Segment Open
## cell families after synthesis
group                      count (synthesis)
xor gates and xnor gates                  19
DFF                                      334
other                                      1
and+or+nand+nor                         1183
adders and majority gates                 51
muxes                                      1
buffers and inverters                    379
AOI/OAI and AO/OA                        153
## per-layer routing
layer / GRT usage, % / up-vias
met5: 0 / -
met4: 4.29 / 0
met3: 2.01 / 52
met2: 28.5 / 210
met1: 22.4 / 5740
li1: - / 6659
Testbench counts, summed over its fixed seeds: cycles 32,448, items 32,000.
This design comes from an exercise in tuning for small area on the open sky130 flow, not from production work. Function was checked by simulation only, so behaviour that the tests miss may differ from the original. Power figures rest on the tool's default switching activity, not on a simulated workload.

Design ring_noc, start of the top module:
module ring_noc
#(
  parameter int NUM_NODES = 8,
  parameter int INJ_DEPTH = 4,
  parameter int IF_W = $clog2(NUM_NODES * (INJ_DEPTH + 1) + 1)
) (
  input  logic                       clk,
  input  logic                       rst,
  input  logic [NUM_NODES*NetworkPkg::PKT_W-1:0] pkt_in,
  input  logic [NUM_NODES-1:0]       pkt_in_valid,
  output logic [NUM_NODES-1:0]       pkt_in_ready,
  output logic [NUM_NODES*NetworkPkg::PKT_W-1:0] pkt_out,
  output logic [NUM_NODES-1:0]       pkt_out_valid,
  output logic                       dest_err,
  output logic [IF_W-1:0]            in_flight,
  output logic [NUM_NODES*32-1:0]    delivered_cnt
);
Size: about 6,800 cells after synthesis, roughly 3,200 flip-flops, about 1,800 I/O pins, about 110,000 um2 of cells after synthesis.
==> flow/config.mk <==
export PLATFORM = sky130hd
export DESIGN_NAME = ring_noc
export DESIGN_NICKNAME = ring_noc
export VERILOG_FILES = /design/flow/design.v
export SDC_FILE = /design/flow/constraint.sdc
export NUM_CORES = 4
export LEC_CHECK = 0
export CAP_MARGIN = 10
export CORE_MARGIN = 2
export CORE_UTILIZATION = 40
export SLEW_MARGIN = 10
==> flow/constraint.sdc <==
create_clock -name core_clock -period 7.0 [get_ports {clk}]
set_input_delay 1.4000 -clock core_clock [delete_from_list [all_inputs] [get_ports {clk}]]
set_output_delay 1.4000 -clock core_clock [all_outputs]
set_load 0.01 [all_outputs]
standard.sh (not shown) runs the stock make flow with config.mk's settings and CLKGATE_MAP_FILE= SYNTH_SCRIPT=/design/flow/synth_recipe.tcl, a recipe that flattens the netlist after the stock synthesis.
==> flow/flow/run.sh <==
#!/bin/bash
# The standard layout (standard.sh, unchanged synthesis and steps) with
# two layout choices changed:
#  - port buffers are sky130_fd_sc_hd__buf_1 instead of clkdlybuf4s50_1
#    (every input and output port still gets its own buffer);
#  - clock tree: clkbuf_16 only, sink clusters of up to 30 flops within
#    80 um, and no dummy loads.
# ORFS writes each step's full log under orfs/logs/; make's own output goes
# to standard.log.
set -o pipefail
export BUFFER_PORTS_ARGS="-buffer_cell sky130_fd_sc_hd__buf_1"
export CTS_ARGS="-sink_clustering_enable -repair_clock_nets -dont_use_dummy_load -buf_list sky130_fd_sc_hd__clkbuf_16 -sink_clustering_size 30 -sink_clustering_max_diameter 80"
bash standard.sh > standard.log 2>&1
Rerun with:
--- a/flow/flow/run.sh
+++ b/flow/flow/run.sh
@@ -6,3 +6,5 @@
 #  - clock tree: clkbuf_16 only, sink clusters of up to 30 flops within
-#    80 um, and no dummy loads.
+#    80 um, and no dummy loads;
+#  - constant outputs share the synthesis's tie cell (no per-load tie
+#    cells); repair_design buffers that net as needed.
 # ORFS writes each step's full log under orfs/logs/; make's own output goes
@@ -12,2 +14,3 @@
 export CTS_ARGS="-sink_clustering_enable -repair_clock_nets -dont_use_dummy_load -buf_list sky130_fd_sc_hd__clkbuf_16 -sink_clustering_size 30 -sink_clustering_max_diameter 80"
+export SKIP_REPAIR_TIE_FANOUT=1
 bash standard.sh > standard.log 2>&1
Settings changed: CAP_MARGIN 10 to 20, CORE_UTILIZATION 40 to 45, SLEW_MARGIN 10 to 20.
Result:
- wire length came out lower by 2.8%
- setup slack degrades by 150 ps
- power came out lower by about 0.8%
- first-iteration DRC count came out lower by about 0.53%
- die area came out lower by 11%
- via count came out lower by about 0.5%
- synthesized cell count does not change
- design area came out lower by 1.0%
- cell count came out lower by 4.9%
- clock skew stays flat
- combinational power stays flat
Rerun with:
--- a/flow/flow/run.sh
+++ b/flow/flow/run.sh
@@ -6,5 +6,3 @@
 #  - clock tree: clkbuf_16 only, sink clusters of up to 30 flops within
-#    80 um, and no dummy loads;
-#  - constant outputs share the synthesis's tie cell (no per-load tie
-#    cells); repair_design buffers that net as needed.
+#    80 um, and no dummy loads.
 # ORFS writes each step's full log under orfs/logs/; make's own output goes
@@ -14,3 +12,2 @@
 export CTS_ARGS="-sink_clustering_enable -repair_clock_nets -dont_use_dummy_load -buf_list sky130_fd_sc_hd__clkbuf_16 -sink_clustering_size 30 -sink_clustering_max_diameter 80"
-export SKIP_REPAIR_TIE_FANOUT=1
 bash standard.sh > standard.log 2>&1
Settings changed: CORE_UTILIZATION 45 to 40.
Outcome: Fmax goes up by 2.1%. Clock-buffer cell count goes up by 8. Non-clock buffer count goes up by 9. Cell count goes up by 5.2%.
Segment Closed
Segment Open
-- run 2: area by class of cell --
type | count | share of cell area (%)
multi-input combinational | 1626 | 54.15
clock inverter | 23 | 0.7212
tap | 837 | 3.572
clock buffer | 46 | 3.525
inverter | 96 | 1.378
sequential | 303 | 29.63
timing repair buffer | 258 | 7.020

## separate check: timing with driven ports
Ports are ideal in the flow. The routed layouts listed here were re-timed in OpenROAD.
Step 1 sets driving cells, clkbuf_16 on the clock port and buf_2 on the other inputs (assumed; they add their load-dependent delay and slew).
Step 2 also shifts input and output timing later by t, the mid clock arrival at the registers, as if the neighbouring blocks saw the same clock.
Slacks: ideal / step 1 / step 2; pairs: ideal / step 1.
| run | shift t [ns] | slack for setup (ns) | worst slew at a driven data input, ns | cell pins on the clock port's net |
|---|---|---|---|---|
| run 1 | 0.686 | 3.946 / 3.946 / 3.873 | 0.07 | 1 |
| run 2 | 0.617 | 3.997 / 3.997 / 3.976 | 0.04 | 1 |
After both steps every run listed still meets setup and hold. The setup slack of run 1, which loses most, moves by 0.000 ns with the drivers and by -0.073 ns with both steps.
Segment Closed
__WORK ITEM__. Word for word, restate the lines of the listing above starting at the line with "tap | 837 | 3.572" and ending at the line with "Ports are ideal", and nothing outside them.

__WRITTEN ANSWER__.
tap | 837 | 3.572
clock buffer | 46 | 3.525
inverter | 96 | 1.378
sequential | 303 | 29.63
timing repair buffer | 258 | 7.020

## separate check: timing with driven ports
Ports are ideal in the flow. The routed layouts listed here were re-timed in OpenROAD.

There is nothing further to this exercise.